'Trash The World'
There are compilation albums... and then there are compilation albums. 'Trash The World' courtesy of Canadian label D-Trash Records is one of those that comes along every so often with just a brilliant selection of artists within its ranks that you can't help but take notice. Celebrating fifteen years and 200 releases, the album contains a massive 45 tracks by a variety of international artists that cover genres such as Ambient, Digital Hardcore, Speedcore, Rhythmic Noise, Breakcore, Doomcore, Industrial, Broken Beat, Experimental, Grindcore, Alternative Rock, and Noise.
With a list of artists as long as your arm, you'll be spoiled for choice as to what to listen to first. And of course we can't list everyone for individual analysis. However, names such as 64Revolt, Babylon Disco, Bossfyte, CPUWAR, Disbreakz, Drugzilla, Evestus, No Brigade, Oxygenfad, Phallus Über Alles, Sangre, Schizoid and The Phoeron provide some undeniably strong tracks to the proceedings.
Clocking in at nearly three hours in length you'd be forgiven for thinking its a lot to take in all at once. But that's not the case. Even though it is an A-Z list of the bands, there is still so much variety on display that you're never quite sure what the next track is going to unleash. One minute you've got a quiet ambient track with a drum 'n' bass beat breaking it up, the next you've got full on noise. It's a long roller-coaster of an album, but one that celebrates the diversity of hardcore electronic music.

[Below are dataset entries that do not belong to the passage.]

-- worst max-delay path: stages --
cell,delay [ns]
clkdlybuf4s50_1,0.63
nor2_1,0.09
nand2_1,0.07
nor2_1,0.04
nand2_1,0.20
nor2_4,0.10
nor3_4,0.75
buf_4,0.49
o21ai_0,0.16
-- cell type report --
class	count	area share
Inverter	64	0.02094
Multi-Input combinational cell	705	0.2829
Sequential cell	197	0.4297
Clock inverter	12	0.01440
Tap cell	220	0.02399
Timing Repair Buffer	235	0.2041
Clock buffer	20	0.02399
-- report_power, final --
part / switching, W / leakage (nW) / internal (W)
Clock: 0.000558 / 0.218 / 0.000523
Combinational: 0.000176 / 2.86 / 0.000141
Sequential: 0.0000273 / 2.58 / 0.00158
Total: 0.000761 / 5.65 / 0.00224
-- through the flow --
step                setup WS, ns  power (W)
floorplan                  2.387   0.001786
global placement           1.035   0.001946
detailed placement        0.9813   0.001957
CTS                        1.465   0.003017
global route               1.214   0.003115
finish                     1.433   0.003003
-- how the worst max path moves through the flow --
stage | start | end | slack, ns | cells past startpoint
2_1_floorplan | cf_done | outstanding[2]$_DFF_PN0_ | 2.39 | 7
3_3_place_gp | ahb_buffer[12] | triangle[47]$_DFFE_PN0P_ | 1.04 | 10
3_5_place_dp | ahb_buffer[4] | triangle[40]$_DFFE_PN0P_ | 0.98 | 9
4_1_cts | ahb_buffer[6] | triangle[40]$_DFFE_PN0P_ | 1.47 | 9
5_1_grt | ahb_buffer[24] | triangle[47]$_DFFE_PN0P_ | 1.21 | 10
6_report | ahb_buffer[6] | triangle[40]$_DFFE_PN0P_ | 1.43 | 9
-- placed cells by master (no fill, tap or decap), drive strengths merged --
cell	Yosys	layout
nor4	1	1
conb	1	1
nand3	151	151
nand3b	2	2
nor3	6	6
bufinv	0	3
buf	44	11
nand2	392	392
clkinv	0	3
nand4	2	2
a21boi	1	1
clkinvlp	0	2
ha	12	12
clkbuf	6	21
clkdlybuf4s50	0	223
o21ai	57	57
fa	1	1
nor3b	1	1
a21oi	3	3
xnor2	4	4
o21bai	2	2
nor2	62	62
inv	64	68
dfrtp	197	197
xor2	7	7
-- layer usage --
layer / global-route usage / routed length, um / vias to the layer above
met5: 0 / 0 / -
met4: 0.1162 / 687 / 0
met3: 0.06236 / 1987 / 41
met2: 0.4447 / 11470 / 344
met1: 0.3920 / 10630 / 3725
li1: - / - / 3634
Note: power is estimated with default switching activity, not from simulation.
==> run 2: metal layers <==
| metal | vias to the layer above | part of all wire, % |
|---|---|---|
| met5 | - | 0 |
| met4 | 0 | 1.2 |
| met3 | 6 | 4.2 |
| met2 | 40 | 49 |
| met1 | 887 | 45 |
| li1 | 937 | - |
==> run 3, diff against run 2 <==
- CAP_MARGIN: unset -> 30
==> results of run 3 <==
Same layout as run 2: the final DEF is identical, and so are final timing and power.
## src/rtl/fifo_s1_sf.sv

```systemverilog
// Single-clock synchronous FIFO with active-low push/pop requests and occupancy flags.
// Flags come from the registered count only, so no request input reaches an output.
module fifo_s1_sf #(
    parameter int unsigned width    = 8,
    parameter int unsigned depth    = 4,
    parameter int unsigned ae_level = 1,
    parameter int unsigned af_level = 1,
    parameter int unsigned err_mode = 0,
    parameter int unsigned rst_mode = 0
) (
    input  logic             clk,
    input  logic             rst_n,
    input  logic             push_req_n,
    input  logic             pop_req_n,
    input  logic             diag_n,
    input  logic [width-1:0] data_in,
    output logic             empty,
    output logic             almost_empty,
    output logic             half_full,
    output logic             almost_full,
    output logic             full,
    output logic             error,
    output logic [width-1:0] data_out
);

    localparam int unsigned PtrW = (depth > 1) ? $clog2(depth) : 1;
    localparam int unsigned CntW = $clog2(depth + 1);

    logic [PtrW-1:0]  wrPtr, wrPtrNext;
    logic [PtrW-1:0]  rdPtr, rdPtrNext;
    logic [CntW-1:0]  count, countNext;
    logic             errQ, errNext;
    logic [width-1:0] mem [depth];

    logic pushAcc, popAcc, overflow, underflow;
    logic unusedDiag;

    assign unusedDiag = diag_n;

    assign empty        = (count == '0);
    assign full         = (count == CntW'(depth));
    assign almost_empty = (count <= CntW'(ae_level));
    assign half_full    = (count >= CntW'(depth / 2));
    assign almost_full  = (count >= CntW'(depth - af_level));
    assign error        = errQ;
    assign data_out     = mem[rdPtr];

    // A push while full still goes through when a pop frees the head slot this cycle.
    assign popAcc    = !pop_req_n && !empty;
    assign pushAcc   = !push_req_n && (!full || popAcc);
    assign overflow  = !push_req_n && full && !popAcc;
    assign underflow = !pop_req_n && empty;

    always_comb begin
        wrPtrNext = wrPtr;
        rdPtrNext = rdPtr;
        countNext = count;
        if (pushAcc) begin
            wrPtrNext = (wrPtr == PtrW'(depth - 1)) ? '0 : wrPtr + 1'b1;
        end
        if (popAcc) begin
            rdPtrNext = (rdPtr == PtrW'(depth - 1)) ? '0 : rdPtr + 1'b1;
        end
        unique case ({pushAcc, popAcc})
            2'b10:   countNext = count + 1'b1;
            2'b01:   countNext = count - 1'b1;
            default: countNext = count;
        endcase
        if (err_mode < 2) begin
            errNext = errQ | overflow | underflow;
        end else begin
            errNext = overflow | underflow;
        end
    end

    always_ff @(posedge clk or negedge rst_n) begin
        if (!rst_n) begin
            wrPtr <= '0;
            rdPtr <= '0;
            count <= '0;
            errQ  <= 1'b0;
        end else begin
            wrPtr <= wrPtrNext;
            rdPtr <= rdPtrNext;
            count <= countNext;
            errQ  <= errNext;
        end
    end

    generate
        if (rst_mode < 2) begin : gen_mem_rst
            always_ff @(posedge clk or negedge rst_n) begin
                if (!rst_n) begin
                    for (int i = 0; i < int'(depth); i++) begin
                        mem[i] <= '0;
                    end
                end else if (pushAcc) begin
                    mem[wrPtr] <= data_in;
                end
            end
        end else begin : gen_mem_norst
            always_ff @(posedge clk) begin
                if (pushAcc) begin
                    mem[wrPtr] <= data_in;
                end
            end
        end
    endgenerate

endmodule

```

## config.mk

```make
export PLATFORM = sky130hd
export DESIGN_NAME = fifo_s1_sf
export DESIGN_NICKNAME = d
export VERILOG_FILES = /design/src/rtl/fifo_s1_sf.sv
export SDC_FILE = /design/constraint.sdc
export NUM_CORES = 1
export LEC_CHECK = 0
export BUFFER_PORTS_ARGS = -buffer_cell sky130_fd_sc_hd__buf_2
export CORE_MARGIN = 4
export CORE_UTILIZATION = 35
export DETAILED_ROUTE_END_ITERATION = 10
export PLACE_DENSITY_LB_ADDON = 0.2
export SLEW_MARGIN = 25
export SYNTH_ARGS = -nofsm -noshare
export SYNTH_HDL_FRONTEND = slang
export SYNTH_SLANG_ARGS = --single-unit
```

## constraint.sdc

```tcl
create_clock -name clk -period 1.75 [get_ports clk]
set_input_delay 0.175 -clock clk [delete_from_list [all_inputs] [get_ports clk]]
set_output_delay 0.175 -clock clk [all_outputs]
set_load 0.01 [all_outputs]
```

==> summary by stage <==
Synth
After synthesis the cells add up to 1930 um2. In this run, synthesis inferred 0 flip-flops with an integrated enable. Counting instances in the post-synthesis netlist gives the leading cell types as sky130_fd_sc_hd__dfrtp_1, sky130_fd_sc_hd__mux2_2, sky130_fd_sc_hd__ha_1, sky130_fd_sc_hd__inv_1, sky130_fd_sc_hd__mux4_2. In this run the biggest area consumer among cell types represents 52.0% of the synthesized area. The async set-reset flop share out of synthesis is 100%.

The number of warnings printed during yosys synthesis is 0. The most instantiated flip-flop cell in the synthesis netlist is sky130_fd_sc_hd__dfrtp_1. The per-instance average area after synthesis is 14.5 um2. The number of nets handed over by synthesis was 158. By area the synthesized netlist is led by sky130_fd_sc_hd__dfrtp_1, sky130_fd_sc_hd__mux2_2, sky130_fd_sc_hd__mux4_2, sky130_fd_sc_hd__ha_1, sky130_fd_sc_hd__inv_1. Synthesis produced a netlist whose cell count is 133. The number of distinct library cells after synthesis is 21. The most numerous cell in the Yosys netlist is sky130_fd_sc_hd__dfrtp_1. The flip-flop and latch count after synthesis is 40.

sky130_fd_sc_hd__dfrtp_1 takes more of the synthesized area than any other cell. The part of the Yosys area used for sequential elements is 52.0%.

Detailed routing
The iteration-0 DRC count of the detailed router is 50. The number of nets with antenna violations after routing is 0. The final routed wire length divided by cell count is 15.4 um. The total iterations of the first detailed-routing run is 4. The total wirelength of the detailed-routed design is 3780 um. The detailed router placed 1206 vias in this run.

The number of vias per cell after detailed routing is 4.92. In the routed design, unresolved DRC markers number 0.

Worst setup path
The highest fanout seen on the critical path is 8. The signal on the critical path passes through inv_1 > ha_1 > a31oi_4 > buf_4 > nand2_2 > mux2_2. At the worst endpoint, the arrival time is 1.87 ns. Setup slack on the worst reg-to-reg path comes out at 0.05 ns. In this run the worst setup path begins at count[1]$_DFFE_PN0P_. The sum of buffers and inverters on the critical path is 2. The worst setup path is captured at a flop.

The worst register-to-register path begins at count[1]$_DFFE_PN0P_. The critical path start-end classification is reg -> reg. The element type at the critical path start is a flop. The most critical setup path has its endpoint at mem[7]$_DFFE_PN0P_. The cell family with the largest share of critical-path delay is flip-flops. The stage delay of the slowest cell on the critical path is 0.39 ns. The largest individual stage delay along the critical path comes from the cell sky130_fd_sc_hd__dfrtp_1. The number of cells on the worst reg-to-reg path is 6. In this run the critical register-to-register path is captured at mem[7]$_DFFE_PN0P_. For the worst setup path, the data required time is 1.92 ns.

In this run the number of cells on the critical path is 6.

Global routing
Entering global routing, the biggest net connects 41 pins. For this run the aggregate overflow at the end of global routing stands at 0. The met1 layer usage reported by global route is 14.7%. The busiest layer in global routing is met2.

The overall track demand over capacity in global routing is 12.8%. The initial antenna violation count is 0. The first-pass GRT wire length is 6270 um.

Global routing consumed, on the met3 layer, 4.01% of the routing resources. The met2 routing resource usage after global routing is 21.8%. The via count of the first global-routing pass came to 1291.

CTS
The clock tree synthesis step divided the H-tree into 2 levels. The clock latency reported for the late side of the worst-skew pair is 0.28 ns. The clock tree from TritonCTS is done. The tree is rooted in a sky130_fd_sc_hd__clkbuf_8. CTS saw 40 sinks. The number of buffers created by CTS is 5.

After clock tree synthesis, the clock-pin slew on the worst setup and hold paths is 0.07 ns. Counting along the longest clock path gives a buffer depth of 2.

Placement
Summing all placed instances gives a cell area of 2200 um2. The detailed placement HPWL is 2680 um. The number of buffer cells added on primary ports is 25. After detailed placement, the design holds a cell count of 234. The congestion estimate from routability-driven global placement came to 0.753.

Flow run
Max-cap violations in this run came to 0.

Timing
The number of pins with negative max-slew slack in the final report is 0. The final-report hold violation count is 0. Based on the critical path, the design can be clocked at up to 589 MHz. Setup repair after global routing could not meet its margin everywhere. The clock arrives with 0.00203 ns of skew. Measured against its own limit, the worst slew margin works out to 66.0%. The share of the clock period used by the worst path is 97.0%. At the pin with the least slew margin, the transition time is 0.509 ns. The final-report setup violation count is 0. The minimum clock period after layout is 1.70 ns. Summed over all failing endpoints, the final setup total negative slack is 0 ns.

Power and ir drop
The worst-case IR drop observed on VDD is 0.000631 V. Sequential cells burn 38.6% of the power. The internal power of the cells totals 2.86 mW.

Of the total power, the share spent switching nets is 34.3%. For this design the static power due to leakage is 1.07 nW. The net switching power is 1.50 mW. The relative contribution of combinational cells to total power is 48.3%. The clock share of power is 13.1%. The cell area power density is 1870 nW/um2.

Hold path
The type of the worst min-delay path is in -> reg. The worst hold path begins at data_in[7].

Floorplan
The die is 82.2 um wide. The die is 82.2 um tall. 27 I/O pins were placed.

The initial standard-cell utilization of the core is 37.0%. In this run the core area contains 26 standard-cell rows. The area of the core is 5200 um2. The die covers 6750 um2.

Cells and area
The layout-stage area growth over the synthesis result is 20.9%. The number of antenna repair diodes is 0. The final design area excluding fillers is 2330 um2. The final layout contains 200 nets.

Of the cells placed in the final design, the portion with a size suffix greater than 1 is 51.4%. The filler-free cell count of the finished design is 245.

Status
The flow ran to the end, and the final reports show no timing, DRC or antenna violations.
repair_timing:
item,4_1_cts,5_1_grt
gates resized for setup,0,4
hold endpoints to repair,40,0
endpoints found under the setup margin,0,37
hold buffers,1,0
buffers inserted,0,3
metal layers:
metal  up-vias  share of wire [%]  wire length [um]
li1        560                  -                 -
met1       609                 43              1620
met4         0                2.0                76
met5         -                  0                 0
met3         9                5.4               203
met2        28                 50              1880
cell families after synthesis:
kind of cell | Yosys count | share of synthesized area (%)
XOR/XNOR | 2 | 0.910
flip-flops | 40 | 52.0
AND/OR/NAND/NOR | 17 | 4.22
adder cells (fa/ha/maj) | 12 | 7.80
AO/OA/AOI/OAI | 10 | 3.83
buffers and inverters | 10 | 2.01
multiplexers | 42 | 29.2
sequential cells by signal (all words and copies together) (netlist names):
register  cells
rdPtr         2
error         1
mem          32
count         3
wrPtr         2
layout by cell type, fill, tap and decap left out:
master                          netlist  routed
sky130_fd_sc_hd__dlygate4sd3_1        0       1
sky130_fd_sc_hd__clkbuf_8             0       5
sky130_fd_sc_hd__mux4_2               8       8
sky130_fd_sc_hd__a31oi_4              1       1
sky130_fd_sc_hd__nor2b_2              0       1
sky130_fd_sc_hd__a31oi_1              1       1
sky130_fd_sc_hd__nand2_4              0       2
sky130_fd_sc_hd__buf_4                0      11
sky130_fd_sc_hd__and2_1               1       1
sky130_fd_sc_hd__o21ai_0              4       3
sky130_fd_sc_hd__mux2_1               2       2
sky130_fd_sc_hd__a21oi_1              2       2
sky130_fd_sc_hd__nand2_2              4       2
sky130_fd_sc_hd__o21ai_1              0       1
sky130_fd_sc_hd__o22ai_1              1       1
sky130_fd_sc_hd__xnor2_1              2       2
sky130_fd_sc_hd__mux2_2              32      32
sky130_fd_sc_hd__clkbuf_1             0       1
sky130_fd_sc_hd__inv_1                8       8
sky130_fd_sc_hd__or3_1                1       1
sky130_fd_sc_hd__clkinv_2             0       1
sky130_fd_sc_hd__a221o_1              1       1
sky130_fd_sc_hd__nor2_1               7       6
sky130_fd_sc_hd__ha_1                12      11
sky130_fd_sc_hd__nand2_1              3       3
sky130_fd_sc_hd__dfrtp_1             40      40
sky130_fd_sc_hd__ha_4                 0       1
sky130_fd_sc_hd__nor2_2               0       1
sky130_fd_sc_hd__buf_2                1      25
worst register-to-register path, cell delays in order, from the launching register on:
cell                      delay, ns
sky130_fd_sc_hd__dfrtp_1       0.39
sky130_fd_sc_hd__inv_1         0.09
sky130_fd_sc_hd__ha_1          0.22
sky130_fd_sc_hd__a31oi_4       0.11
sky130_fd_sc_hd__buf_4         0.17
sky130_fd_sc_hd__nand2_2       0.23
sky130_fd_sc_hd__mux2_2        0.38
power by group through the flow:
stage / sequential, mW / clock [mW] / combinational (mW)
floorplan: 1.59 / 0 / 1.49
global placement: 1.66 / 0 / 2.02
detailed placement: 1.71 / 0 / 2.10
CTS: 1.69 / 0.600 / 2.12
global route: 1.74 / 0.630 / 2.34
finish: 1.68 / 0.570 / 2.10
final cells by class:
cell class | count | area, um2
clock inverter | 1 | 5.00
sequential | 40 | 1000
tap | 70 | 87.6
fill | 474 | 2880
multi-input combinational | 83 | 913
inverter | 8 | 30.0
timing repair buffer | 37 | 218
clock buffer | 6 | 72.6
worst min-delay path by stage:
stage	end	slack (ns)	cells after the start
floorplan	count[0]$_DFFE_PN0P_	-0.12	0
global placement	mem[16]$_DFFE_PN0P_	0.26	2
detailed placement	mem[16]$_DFFE_PN0P_	0.27	2
CTS	mem[15]$_DFFE_PN0P_	0.12	2
global route	mem[15]$_DFFE_PN0P_	0.14	2
finish	mem[15]$_DFFE_PN0P_	0.14	2
through the flow:
stage	hold WS, ns	util, %	power [mW]	setup slack [ns]
2_1_floorplan	-0.121	-	3.08	0.0295
4_1_cts	0.122	44.0	4.41	0.00824
5_1_grt	0.137	44.7	4.71	-0.0670
3_3_place_gp	0.256	42.4	3.68	0.0503
6_report	0.136	44.7	4.35	0.0525
3_5_place_dp	0.274	42.4	3.81	0.0191
(Power assumes the default switching activity.)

The compilation is mastered really nicely and has a unified sound that often lacks on a lot of label samplers. The production varies track by track depending on the artist and genre, but as the album progresses there a few noticeable drops or jumps in the levels between them, which makes for a much smother listening experience.
This is a great compilation that shows of not only the diversity of the label but also the strength of each individual track as they hold their own against each other. It doesn't matter what price you put on this album, its a bargain for the sheer volume of talent on display. 'Trash The World' is a defiant exclamation mark on fifteen years of supplying the underground electronic scene with a platform for exposure, and here's to another fifteen years of doing the same.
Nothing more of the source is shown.